#### [What to work on]
For the word "routing", return each line of the data in which it occurs.
# # # #
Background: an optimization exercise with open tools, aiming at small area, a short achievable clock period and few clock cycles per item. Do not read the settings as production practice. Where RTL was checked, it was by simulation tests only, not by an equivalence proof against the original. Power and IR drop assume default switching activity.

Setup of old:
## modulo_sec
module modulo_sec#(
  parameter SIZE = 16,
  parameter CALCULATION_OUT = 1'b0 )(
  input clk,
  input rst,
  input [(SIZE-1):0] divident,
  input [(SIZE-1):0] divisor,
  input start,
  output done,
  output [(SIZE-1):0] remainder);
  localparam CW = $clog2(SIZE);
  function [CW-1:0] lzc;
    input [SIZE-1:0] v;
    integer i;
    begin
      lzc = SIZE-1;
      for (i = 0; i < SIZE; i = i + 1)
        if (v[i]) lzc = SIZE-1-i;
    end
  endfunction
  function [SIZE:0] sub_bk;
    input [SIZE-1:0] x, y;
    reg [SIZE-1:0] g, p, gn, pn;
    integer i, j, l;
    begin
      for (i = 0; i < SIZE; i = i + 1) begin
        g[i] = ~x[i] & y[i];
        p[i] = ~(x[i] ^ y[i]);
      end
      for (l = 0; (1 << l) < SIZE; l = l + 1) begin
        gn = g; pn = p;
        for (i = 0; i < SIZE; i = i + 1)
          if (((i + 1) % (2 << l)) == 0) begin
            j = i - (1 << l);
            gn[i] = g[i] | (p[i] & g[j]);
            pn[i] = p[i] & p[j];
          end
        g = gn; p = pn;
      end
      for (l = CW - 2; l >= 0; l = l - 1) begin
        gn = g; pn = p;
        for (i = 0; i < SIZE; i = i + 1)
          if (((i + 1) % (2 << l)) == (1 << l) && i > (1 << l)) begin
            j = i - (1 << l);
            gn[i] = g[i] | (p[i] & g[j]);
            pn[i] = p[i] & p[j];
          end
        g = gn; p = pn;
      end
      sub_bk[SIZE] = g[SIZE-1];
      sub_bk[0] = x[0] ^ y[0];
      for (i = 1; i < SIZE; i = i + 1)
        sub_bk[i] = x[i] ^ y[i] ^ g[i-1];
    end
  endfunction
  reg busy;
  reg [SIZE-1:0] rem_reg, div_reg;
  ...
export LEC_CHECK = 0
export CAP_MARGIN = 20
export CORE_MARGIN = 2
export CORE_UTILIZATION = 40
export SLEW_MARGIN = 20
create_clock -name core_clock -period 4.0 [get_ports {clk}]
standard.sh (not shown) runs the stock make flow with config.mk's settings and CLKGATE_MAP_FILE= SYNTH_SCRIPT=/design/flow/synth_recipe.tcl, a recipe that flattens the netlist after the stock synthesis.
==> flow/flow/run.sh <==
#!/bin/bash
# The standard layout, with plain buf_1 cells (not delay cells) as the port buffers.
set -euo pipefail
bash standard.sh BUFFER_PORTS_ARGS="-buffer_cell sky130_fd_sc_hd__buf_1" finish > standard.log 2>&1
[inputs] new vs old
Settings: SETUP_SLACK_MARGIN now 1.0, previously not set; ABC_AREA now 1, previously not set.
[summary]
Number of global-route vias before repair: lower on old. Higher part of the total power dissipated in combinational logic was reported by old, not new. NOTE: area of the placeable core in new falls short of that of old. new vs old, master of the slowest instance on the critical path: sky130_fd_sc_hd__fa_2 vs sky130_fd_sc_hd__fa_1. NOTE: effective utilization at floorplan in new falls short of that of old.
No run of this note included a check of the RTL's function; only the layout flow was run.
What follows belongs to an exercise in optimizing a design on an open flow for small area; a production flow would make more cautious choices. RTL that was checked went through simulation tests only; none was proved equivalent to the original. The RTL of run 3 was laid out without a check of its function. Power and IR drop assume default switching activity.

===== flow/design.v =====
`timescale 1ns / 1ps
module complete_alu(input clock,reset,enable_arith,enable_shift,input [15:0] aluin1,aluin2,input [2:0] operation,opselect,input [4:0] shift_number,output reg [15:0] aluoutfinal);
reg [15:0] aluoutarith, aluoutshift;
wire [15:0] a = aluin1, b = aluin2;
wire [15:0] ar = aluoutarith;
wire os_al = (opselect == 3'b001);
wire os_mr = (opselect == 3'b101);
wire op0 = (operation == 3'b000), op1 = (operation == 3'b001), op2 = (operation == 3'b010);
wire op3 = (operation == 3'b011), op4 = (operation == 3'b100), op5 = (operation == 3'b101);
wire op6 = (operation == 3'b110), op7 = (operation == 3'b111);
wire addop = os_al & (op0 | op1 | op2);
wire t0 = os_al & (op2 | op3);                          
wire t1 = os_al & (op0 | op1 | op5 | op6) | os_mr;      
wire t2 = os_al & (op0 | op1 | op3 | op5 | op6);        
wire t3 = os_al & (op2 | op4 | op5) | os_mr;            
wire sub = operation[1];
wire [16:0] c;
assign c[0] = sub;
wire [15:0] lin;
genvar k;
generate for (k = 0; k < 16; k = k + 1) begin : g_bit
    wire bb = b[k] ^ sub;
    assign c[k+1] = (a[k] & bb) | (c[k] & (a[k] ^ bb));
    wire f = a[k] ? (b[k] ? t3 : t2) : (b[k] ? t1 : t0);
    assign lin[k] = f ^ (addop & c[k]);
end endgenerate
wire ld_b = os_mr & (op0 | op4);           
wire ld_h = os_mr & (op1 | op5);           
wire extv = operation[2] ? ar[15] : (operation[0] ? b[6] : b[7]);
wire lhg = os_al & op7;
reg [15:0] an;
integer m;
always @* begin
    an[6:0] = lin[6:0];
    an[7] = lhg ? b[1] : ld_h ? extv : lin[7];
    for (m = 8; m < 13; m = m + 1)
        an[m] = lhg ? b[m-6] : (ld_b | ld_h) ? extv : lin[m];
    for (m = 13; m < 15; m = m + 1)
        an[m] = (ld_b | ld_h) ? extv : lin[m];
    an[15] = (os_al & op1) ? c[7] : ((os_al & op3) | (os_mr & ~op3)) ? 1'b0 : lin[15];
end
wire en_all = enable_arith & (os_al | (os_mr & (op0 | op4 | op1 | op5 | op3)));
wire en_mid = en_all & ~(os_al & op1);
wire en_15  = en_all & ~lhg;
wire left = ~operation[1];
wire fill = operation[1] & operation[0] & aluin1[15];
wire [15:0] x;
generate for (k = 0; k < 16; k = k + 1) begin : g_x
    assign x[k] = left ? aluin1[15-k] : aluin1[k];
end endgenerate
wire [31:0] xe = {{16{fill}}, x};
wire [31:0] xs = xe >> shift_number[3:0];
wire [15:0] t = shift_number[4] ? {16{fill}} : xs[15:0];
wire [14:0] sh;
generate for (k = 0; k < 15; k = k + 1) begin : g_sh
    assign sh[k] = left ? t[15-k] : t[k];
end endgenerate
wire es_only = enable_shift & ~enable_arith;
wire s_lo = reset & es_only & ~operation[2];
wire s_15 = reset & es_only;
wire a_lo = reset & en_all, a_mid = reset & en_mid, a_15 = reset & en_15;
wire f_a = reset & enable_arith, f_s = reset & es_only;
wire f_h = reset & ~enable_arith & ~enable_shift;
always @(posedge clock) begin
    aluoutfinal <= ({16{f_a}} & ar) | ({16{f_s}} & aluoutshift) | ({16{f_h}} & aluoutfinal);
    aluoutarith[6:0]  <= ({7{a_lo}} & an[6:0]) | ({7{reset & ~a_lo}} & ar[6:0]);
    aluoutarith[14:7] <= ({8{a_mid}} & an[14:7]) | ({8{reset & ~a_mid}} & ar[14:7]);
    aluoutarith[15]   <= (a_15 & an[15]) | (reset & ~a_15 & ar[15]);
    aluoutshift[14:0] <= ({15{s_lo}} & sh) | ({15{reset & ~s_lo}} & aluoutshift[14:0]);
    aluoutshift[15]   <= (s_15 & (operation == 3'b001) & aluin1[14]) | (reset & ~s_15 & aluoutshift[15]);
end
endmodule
# # # #
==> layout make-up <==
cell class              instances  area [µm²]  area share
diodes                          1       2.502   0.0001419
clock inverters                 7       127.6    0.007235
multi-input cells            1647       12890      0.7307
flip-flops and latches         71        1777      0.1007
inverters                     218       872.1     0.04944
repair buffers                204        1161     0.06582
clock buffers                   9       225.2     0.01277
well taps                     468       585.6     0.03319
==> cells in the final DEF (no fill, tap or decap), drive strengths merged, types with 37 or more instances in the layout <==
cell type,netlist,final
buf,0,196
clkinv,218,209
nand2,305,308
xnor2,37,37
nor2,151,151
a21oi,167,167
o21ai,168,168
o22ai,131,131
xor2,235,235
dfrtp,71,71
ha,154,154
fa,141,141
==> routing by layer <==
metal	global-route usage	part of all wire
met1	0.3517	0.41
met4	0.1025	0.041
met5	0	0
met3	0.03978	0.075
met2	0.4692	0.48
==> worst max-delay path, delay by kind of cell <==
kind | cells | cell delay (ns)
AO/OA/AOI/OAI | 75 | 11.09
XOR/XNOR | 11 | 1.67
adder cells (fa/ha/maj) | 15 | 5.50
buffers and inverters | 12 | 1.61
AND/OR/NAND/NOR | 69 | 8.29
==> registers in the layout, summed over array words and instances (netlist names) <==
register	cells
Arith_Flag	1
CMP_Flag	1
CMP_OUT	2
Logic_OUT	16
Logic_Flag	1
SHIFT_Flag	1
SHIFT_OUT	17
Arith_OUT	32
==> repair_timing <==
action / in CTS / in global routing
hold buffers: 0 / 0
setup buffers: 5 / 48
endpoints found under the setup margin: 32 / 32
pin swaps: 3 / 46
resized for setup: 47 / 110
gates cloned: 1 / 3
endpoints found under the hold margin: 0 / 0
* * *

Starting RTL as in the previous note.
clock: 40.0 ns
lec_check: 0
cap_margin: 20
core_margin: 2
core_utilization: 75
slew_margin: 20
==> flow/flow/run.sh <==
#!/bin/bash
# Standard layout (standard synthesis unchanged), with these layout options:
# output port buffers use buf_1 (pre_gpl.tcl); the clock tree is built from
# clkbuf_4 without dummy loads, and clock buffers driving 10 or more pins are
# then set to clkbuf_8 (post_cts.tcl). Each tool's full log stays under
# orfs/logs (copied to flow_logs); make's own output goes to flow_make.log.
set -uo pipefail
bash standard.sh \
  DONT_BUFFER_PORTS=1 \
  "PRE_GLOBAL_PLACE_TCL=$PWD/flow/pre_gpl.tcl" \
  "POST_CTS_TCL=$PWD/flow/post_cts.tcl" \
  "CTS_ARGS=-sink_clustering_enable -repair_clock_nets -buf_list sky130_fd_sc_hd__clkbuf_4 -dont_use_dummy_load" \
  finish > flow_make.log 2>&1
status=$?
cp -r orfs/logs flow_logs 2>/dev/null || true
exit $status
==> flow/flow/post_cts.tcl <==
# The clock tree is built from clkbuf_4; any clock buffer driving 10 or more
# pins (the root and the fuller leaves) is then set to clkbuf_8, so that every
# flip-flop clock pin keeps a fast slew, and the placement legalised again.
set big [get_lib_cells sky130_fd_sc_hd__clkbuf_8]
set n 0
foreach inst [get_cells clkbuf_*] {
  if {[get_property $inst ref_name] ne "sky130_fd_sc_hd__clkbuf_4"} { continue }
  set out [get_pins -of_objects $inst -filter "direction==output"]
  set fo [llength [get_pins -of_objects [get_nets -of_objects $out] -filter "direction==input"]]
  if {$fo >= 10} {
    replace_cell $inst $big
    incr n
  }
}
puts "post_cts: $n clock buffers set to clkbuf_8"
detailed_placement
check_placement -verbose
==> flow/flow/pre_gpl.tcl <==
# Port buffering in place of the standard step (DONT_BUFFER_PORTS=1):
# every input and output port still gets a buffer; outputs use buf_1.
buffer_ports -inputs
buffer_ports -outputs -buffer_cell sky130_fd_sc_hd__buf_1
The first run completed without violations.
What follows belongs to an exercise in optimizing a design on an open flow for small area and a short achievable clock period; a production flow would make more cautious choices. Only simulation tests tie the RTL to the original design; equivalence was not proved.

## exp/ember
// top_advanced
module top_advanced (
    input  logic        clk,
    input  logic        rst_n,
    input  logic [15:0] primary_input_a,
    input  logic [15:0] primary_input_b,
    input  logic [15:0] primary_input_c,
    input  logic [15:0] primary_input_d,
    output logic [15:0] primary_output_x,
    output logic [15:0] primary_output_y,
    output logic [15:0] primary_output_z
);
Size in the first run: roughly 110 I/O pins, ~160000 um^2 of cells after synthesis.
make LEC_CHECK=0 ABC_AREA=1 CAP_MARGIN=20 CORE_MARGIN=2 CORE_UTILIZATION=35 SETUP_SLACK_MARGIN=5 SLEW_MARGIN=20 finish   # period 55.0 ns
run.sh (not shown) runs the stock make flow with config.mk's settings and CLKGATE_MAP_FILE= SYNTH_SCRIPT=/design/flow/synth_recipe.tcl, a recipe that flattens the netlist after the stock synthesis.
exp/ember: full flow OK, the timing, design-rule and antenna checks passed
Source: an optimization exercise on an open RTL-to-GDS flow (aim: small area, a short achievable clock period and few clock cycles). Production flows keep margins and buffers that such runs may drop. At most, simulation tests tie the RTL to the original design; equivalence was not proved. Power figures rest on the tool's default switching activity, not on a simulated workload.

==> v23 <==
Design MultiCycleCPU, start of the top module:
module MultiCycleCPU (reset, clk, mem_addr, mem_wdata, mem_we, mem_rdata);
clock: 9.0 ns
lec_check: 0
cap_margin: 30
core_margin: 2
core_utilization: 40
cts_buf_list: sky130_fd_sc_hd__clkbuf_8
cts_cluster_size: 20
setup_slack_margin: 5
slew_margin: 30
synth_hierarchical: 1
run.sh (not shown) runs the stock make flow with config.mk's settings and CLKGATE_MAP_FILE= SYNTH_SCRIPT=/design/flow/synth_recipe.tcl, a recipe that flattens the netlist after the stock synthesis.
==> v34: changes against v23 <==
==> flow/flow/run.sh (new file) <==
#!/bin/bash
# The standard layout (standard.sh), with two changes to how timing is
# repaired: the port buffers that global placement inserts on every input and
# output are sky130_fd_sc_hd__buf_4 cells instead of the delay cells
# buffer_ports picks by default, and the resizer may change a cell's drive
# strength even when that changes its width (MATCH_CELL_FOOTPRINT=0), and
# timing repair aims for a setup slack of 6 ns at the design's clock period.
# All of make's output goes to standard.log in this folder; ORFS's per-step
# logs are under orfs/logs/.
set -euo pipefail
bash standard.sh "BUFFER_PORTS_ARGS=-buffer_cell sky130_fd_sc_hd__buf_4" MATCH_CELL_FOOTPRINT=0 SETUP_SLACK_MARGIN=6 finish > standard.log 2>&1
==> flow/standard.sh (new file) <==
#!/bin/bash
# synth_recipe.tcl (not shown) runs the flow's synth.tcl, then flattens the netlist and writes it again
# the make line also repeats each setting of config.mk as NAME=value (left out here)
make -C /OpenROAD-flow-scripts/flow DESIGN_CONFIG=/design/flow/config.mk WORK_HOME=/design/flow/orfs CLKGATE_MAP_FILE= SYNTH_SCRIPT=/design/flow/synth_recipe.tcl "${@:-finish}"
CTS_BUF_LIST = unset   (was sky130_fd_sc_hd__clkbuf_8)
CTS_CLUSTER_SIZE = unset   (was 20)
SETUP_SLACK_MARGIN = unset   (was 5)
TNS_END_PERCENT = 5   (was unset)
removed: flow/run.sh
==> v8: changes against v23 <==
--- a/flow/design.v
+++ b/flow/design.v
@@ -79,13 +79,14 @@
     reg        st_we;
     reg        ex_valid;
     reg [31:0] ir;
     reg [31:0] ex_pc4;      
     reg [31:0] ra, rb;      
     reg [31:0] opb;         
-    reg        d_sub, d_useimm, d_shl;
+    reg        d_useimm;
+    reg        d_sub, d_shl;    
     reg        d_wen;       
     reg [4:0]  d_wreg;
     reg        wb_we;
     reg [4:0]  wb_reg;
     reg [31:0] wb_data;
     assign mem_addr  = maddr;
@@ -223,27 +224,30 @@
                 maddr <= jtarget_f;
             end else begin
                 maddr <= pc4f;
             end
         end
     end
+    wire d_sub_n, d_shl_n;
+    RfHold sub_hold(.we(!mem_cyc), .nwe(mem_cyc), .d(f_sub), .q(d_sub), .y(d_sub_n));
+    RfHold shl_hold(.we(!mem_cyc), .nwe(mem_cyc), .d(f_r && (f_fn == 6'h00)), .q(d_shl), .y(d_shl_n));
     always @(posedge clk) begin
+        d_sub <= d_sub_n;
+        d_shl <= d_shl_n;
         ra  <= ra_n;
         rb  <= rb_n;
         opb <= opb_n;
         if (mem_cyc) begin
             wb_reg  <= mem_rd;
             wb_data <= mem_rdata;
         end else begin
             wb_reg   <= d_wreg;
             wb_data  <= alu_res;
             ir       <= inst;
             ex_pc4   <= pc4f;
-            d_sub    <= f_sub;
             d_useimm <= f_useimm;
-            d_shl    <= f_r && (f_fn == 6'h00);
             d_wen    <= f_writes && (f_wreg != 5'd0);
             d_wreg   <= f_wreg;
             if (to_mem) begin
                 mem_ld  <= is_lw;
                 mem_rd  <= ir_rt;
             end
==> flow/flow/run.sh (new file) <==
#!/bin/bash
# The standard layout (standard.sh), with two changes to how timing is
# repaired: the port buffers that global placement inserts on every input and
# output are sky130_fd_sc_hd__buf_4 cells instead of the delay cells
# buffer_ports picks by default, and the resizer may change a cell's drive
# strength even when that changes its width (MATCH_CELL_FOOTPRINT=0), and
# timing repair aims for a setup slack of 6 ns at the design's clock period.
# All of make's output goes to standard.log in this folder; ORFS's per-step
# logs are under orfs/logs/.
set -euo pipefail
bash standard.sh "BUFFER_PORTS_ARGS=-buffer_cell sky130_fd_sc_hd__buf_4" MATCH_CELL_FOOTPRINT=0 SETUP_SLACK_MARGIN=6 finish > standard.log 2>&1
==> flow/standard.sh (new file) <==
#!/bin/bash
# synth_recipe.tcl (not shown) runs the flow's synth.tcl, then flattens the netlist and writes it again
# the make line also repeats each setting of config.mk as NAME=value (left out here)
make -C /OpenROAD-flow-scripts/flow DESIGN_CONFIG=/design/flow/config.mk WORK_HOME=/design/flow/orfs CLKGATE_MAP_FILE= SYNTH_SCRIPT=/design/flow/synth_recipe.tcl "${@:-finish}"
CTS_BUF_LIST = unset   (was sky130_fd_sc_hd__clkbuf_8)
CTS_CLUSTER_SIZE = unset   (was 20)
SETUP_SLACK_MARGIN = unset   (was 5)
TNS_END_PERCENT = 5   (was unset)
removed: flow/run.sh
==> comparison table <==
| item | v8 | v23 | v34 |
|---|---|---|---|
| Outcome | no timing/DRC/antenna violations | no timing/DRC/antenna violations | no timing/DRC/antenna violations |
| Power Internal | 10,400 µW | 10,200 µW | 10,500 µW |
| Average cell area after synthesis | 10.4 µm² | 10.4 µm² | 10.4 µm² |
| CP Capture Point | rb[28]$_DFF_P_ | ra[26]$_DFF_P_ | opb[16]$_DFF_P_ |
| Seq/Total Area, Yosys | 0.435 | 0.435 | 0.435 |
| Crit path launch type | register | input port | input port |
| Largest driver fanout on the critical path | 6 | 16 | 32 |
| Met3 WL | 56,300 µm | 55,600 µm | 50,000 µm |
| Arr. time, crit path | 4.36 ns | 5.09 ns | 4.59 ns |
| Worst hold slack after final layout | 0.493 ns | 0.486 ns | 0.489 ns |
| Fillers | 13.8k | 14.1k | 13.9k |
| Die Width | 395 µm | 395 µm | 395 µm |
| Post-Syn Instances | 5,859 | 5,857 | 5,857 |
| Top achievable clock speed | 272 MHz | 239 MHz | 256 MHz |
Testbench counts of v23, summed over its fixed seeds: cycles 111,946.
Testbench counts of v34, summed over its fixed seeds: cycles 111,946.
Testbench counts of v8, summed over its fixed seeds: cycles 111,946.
# # # #
#### [Solved exercise]
==> routing by layer <==
action / in CTS / in global routing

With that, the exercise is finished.